How to complete this task: Count the lines in the following data that include "DEPTH". Please write only the number.

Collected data
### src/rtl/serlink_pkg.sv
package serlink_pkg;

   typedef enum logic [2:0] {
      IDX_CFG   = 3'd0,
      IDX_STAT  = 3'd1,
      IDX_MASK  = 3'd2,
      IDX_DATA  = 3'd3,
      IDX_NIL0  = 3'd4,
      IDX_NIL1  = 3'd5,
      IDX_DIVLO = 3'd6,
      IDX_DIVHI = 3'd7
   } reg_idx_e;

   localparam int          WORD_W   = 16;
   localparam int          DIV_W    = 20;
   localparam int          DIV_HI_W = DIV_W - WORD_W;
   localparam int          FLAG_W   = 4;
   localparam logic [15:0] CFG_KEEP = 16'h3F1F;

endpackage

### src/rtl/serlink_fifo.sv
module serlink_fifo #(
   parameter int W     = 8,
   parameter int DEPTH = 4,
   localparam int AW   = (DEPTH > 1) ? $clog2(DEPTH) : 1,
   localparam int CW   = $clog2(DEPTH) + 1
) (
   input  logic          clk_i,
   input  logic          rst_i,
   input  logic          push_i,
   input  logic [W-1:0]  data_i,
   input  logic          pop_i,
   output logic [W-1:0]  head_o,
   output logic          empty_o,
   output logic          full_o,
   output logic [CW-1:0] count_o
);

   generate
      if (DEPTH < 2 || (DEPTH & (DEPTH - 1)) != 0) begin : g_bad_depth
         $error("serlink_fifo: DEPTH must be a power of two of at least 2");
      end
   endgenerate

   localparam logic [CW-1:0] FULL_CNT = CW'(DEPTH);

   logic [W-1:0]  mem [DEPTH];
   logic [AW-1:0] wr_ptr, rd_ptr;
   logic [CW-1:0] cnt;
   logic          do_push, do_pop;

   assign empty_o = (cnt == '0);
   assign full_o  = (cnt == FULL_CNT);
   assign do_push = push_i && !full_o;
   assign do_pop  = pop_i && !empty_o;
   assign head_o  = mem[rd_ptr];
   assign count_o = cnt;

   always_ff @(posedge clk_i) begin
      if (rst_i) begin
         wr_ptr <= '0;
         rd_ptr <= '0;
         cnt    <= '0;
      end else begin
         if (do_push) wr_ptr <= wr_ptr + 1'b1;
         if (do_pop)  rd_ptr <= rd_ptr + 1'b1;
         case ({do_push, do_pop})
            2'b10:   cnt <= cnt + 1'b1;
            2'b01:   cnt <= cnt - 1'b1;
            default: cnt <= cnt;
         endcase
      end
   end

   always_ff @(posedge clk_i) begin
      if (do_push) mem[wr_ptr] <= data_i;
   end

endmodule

...

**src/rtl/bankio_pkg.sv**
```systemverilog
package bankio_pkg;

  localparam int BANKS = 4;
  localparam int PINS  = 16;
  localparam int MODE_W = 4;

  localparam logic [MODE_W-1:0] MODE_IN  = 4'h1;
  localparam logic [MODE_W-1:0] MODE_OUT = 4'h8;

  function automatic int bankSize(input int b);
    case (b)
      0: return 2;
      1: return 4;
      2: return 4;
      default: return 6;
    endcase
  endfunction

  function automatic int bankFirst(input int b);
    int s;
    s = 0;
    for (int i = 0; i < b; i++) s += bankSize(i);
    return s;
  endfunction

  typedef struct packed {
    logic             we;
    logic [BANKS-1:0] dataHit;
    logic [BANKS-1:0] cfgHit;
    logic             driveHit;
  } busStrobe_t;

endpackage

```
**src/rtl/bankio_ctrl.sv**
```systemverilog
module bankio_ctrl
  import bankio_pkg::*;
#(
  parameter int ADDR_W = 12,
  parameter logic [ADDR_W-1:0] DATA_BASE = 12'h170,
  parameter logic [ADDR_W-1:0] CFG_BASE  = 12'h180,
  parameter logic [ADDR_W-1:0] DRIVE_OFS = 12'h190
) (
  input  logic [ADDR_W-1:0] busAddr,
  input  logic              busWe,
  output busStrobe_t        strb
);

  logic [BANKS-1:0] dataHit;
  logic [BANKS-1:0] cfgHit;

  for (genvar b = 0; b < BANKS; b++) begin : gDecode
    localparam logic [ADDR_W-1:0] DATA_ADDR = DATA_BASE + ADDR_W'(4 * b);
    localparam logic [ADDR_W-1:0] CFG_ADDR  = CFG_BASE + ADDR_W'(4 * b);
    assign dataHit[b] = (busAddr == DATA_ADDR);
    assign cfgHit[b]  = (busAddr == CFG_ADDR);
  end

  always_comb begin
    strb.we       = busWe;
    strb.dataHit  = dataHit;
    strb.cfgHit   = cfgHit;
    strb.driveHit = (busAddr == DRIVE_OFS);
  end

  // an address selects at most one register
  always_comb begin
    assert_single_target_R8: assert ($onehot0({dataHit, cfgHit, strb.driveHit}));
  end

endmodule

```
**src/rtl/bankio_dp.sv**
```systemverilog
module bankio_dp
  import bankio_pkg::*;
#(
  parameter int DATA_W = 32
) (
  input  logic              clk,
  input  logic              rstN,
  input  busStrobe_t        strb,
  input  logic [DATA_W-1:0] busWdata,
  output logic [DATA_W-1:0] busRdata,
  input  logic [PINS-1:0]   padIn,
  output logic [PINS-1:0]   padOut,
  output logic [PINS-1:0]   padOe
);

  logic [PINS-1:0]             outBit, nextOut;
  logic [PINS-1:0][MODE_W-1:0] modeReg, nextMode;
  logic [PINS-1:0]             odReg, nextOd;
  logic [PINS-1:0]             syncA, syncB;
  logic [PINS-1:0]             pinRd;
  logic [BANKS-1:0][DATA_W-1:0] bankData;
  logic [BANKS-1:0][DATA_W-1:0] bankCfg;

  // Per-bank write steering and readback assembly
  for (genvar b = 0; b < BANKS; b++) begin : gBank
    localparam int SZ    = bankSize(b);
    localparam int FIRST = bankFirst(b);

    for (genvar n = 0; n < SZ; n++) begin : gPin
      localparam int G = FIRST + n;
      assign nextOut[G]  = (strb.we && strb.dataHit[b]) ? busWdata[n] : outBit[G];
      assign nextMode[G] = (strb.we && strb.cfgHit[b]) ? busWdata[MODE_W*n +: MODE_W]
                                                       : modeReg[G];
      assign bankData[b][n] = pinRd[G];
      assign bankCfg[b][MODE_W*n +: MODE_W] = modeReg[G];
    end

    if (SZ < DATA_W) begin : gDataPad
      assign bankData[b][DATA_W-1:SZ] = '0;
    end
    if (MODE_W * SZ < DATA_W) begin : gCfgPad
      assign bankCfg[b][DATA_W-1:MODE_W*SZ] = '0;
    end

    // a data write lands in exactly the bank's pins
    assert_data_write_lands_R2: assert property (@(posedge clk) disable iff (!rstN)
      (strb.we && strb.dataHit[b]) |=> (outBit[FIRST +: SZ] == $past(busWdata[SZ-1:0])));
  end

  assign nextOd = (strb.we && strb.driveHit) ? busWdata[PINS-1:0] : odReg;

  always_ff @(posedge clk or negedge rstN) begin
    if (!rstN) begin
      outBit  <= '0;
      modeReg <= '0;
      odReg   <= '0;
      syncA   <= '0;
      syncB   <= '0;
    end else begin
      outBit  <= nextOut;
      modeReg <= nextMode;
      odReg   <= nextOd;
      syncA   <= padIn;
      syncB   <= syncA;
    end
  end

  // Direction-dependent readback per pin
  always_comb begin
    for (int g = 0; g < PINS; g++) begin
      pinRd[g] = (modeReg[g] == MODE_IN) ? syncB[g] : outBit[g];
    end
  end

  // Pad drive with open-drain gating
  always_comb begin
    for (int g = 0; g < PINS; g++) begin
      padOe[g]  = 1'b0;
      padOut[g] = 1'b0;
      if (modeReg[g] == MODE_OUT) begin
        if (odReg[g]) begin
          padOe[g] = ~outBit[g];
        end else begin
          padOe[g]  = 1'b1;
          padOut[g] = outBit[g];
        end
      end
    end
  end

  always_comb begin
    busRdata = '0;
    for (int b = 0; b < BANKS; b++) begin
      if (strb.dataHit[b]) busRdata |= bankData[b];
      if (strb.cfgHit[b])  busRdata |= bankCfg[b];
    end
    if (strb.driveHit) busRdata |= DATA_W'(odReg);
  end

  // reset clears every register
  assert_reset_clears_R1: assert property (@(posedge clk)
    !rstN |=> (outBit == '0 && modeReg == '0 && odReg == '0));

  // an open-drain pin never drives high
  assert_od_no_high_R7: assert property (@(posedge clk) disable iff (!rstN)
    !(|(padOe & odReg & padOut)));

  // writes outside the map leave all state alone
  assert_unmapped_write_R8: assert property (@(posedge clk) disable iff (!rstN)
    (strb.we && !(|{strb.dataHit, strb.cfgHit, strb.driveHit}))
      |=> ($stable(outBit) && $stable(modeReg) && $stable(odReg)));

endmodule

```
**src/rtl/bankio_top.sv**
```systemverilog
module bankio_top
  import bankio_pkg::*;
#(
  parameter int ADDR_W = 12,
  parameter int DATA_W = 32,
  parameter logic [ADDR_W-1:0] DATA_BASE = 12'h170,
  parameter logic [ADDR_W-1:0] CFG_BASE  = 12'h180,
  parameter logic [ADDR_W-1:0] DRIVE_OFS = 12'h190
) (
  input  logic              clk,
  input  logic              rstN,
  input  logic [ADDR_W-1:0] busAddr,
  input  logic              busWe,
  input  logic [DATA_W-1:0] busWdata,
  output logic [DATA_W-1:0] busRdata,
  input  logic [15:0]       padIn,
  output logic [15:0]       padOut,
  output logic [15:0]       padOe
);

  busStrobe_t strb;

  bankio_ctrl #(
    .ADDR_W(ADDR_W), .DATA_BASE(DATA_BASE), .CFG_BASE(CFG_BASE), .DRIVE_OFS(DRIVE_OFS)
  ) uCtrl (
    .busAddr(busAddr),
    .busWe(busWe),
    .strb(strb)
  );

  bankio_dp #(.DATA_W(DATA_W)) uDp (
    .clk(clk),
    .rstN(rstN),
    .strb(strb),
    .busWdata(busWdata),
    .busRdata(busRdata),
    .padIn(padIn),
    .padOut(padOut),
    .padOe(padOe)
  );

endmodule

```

---

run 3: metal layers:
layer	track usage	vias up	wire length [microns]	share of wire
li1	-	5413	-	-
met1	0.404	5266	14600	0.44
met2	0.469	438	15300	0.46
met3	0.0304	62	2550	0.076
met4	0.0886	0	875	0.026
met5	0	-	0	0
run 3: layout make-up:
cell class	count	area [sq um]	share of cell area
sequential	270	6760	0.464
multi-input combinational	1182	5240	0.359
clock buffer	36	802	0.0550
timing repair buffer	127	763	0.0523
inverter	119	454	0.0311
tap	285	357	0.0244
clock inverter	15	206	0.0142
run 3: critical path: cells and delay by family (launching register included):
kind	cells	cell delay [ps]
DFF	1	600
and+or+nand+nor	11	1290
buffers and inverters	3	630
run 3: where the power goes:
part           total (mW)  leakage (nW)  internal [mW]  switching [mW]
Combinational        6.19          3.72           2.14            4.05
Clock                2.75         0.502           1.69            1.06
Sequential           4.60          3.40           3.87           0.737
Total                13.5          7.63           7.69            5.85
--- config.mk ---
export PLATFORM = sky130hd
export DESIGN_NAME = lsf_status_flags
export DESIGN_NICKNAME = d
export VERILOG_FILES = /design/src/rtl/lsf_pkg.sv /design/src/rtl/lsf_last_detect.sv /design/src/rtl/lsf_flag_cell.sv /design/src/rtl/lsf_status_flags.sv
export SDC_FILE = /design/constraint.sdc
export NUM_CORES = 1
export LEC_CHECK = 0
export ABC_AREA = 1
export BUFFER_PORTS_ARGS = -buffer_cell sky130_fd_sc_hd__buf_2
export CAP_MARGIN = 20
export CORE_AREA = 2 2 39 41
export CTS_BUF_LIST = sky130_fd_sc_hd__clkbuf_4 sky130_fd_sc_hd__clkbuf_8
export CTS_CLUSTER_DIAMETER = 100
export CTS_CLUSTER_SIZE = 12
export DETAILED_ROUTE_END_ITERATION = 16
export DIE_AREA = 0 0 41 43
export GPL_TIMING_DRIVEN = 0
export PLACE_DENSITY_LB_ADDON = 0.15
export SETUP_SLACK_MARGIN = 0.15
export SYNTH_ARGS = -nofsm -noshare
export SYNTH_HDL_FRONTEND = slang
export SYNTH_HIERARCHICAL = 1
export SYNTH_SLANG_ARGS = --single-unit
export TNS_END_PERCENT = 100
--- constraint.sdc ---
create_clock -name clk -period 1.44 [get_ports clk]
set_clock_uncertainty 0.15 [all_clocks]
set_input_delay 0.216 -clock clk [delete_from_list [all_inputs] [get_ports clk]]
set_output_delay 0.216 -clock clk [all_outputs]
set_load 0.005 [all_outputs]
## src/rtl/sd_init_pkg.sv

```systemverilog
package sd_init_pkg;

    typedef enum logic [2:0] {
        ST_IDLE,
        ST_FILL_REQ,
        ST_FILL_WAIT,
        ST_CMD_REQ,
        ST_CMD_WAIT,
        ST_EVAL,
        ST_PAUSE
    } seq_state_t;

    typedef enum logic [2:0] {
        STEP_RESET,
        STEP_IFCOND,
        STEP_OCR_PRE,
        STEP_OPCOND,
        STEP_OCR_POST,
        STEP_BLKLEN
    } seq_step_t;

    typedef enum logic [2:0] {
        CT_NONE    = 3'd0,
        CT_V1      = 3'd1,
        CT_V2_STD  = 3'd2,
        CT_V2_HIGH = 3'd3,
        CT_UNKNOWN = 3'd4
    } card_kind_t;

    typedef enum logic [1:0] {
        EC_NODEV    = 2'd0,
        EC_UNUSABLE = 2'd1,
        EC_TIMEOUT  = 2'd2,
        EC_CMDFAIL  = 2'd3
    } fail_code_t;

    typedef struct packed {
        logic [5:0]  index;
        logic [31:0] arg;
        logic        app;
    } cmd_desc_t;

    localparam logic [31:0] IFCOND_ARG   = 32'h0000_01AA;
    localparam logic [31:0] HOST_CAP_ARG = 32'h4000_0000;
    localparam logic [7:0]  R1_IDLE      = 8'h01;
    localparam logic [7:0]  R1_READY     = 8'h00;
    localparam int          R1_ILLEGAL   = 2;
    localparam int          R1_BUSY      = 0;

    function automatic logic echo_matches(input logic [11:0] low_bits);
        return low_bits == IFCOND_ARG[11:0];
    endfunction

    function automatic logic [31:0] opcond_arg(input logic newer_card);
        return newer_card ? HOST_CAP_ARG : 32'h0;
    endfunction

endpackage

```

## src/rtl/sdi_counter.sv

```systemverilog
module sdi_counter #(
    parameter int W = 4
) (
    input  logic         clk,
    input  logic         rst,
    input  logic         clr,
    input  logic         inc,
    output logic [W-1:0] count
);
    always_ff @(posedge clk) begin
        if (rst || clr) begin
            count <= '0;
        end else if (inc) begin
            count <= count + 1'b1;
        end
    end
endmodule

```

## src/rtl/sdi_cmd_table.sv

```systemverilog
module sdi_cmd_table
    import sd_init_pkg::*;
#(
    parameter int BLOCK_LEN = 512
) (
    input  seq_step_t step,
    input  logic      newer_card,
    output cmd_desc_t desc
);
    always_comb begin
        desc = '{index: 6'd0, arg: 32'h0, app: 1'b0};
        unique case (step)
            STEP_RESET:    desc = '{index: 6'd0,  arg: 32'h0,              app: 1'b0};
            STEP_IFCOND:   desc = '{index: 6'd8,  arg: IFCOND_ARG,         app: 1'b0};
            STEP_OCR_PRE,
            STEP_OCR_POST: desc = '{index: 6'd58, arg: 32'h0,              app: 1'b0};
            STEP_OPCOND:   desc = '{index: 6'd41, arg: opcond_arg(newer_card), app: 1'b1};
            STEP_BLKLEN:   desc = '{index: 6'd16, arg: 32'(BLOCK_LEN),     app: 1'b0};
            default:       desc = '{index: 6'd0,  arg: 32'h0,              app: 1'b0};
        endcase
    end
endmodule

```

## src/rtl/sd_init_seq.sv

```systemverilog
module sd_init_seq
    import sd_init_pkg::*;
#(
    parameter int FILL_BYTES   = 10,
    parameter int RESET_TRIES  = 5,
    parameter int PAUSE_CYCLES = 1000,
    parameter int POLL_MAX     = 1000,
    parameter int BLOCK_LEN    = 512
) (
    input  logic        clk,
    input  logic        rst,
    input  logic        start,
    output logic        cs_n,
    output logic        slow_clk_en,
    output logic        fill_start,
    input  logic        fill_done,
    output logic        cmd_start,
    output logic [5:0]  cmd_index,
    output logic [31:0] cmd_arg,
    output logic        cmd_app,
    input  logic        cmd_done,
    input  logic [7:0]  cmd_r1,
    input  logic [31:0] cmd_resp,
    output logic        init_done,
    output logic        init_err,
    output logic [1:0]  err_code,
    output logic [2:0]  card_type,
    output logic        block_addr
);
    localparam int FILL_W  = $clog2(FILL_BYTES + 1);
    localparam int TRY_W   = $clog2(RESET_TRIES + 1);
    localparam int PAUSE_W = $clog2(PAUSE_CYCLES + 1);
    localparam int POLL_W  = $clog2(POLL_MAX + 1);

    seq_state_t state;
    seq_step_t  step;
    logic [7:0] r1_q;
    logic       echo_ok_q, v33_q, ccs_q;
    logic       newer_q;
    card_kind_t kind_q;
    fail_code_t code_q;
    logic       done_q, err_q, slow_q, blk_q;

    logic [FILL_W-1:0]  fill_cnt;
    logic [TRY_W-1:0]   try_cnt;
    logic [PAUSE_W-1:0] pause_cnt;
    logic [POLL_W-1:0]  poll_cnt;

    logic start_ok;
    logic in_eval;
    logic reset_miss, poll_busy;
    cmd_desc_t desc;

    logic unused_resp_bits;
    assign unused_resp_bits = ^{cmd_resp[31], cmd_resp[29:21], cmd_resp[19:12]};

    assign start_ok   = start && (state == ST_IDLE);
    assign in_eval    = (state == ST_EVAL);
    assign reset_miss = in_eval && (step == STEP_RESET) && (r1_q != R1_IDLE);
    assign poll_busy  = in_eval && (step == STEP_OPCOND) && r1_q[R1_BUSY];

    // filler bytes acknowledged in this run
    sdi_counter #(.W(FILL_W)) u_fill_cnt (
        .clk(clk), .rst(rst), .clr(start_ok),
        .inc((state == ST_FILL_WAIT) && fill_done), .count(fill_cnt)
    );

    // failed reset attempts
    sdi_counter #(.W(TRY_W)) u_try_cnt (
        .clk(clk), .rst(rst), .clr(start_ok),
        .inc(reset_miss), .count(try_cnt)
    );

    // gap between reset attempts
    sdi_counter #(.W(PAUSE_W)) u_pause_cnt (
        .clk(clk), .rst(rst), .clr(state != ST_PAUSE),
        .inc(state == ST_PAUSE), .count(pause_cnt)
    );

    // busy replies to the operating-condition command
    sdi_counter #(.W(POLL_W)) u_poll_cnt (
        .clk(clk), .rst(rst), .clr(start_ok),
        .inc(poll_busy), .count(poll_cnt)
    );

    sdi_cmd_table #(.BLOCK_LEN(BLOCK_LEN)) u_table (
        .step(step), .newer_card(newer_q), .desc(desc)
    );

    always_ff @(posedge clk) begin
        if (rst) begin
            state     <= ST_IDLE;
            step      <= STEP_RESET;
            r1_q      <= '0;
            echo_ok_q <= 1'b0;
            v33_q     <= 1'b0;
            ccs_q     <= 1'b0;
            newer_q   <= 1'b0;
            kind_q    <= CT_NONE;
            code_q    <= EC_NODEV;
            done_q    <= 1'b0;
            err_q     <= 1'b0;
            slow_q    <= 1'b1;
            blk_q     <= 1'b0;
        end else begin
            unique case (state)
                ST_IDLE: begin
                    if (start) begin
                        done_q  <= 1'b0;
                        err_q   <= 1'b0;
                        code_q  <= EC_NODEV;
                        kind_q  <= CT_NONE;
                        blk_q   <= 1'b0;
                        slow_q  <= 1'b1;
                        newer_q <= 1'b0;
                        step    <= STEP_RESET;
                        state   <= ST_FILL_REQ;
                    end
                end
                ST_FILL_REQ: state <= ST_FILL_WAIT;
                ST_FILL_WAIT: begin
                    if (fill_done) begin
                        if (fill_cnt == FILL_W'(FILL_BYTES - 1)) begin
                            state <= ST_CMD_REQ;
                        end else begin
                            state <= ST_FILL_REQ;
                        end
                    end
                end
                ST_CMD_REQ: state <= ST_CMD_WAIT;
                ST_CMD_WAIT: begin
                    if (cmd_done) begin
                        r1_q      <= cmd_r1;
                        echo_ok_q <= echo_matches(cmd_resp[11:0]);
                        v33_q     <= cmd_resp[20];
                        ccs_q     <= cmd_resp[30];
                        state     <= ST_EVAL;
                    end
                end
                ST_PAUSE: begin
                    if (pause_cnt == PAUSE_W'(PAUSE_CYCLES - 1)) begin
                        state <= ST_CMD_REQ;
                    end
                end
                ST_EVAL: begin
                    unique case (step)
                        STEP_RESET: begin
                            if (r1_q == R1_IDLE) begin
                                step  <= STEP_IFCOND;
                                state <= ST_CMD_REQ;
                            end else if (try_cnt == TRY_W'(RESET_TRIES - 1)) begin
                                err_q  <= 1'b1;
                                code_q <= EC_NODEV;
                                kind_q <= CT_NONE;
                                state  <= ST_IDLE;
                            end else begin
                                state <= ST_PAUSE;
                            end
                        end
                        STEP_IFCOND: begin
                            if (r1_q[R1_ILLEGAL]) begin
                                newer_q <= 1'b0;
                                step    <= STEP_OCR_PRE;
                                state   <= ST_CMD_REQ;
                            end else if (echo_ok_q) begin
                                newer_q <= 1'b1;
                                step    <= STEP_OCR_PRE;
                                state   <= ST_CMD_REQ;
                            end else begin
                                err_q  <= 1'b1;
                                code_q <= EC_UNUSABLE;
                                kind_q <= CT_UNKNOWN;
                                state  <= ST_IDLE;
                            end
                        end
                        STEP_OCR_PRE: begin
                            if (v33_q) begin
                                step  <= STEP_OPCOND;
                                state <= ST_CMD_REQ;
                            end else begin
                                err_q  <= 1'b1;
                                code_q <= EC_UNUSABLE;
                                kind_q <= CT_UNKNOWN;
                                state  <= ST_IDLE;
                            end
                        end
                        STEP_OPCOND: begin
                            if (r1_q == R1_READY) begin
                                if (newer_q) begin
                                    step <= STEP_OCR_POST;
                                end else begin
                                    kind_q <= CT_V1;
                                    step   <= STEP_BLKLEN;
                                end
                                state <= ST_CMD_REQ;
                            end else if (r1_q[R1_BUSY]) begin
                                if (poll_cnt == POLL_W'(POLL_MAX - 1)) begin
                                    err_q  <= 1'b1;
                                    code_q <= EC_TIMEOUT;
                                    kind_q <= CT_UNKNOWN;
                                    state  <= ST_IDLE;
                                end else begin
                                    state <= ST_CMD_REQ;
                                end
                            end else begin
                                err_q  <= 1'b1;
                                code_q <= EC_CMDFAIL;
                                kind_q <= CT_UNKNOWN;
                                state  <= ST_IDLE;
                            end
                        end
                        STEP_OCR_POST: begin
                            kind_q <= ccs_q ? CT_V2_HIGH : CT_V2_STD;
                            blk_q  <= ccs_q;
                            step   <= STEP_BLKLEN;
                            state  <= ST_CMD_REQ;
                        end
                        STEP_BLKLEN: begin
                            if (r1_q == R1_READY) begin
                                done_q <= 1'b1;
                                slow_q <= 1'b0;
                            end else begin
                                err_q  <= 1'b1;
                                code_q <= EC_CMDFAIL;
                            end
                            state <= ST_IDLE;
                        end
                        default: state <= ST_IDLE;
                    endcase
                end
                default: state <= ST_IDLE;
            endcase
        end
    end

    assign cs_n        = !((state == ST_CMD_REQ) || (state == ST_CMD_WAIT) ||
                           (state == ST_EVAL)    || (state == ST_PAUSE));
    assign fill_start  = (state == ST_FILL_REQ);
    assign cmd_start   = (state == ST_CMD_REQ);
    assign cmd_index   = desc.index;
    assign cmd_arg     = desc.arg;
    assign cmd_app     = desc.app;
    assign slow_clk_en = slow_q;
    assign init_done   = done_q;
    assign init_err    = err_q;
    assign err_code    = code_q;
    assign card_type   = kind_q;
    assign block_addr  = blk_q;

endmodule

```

Response below: 7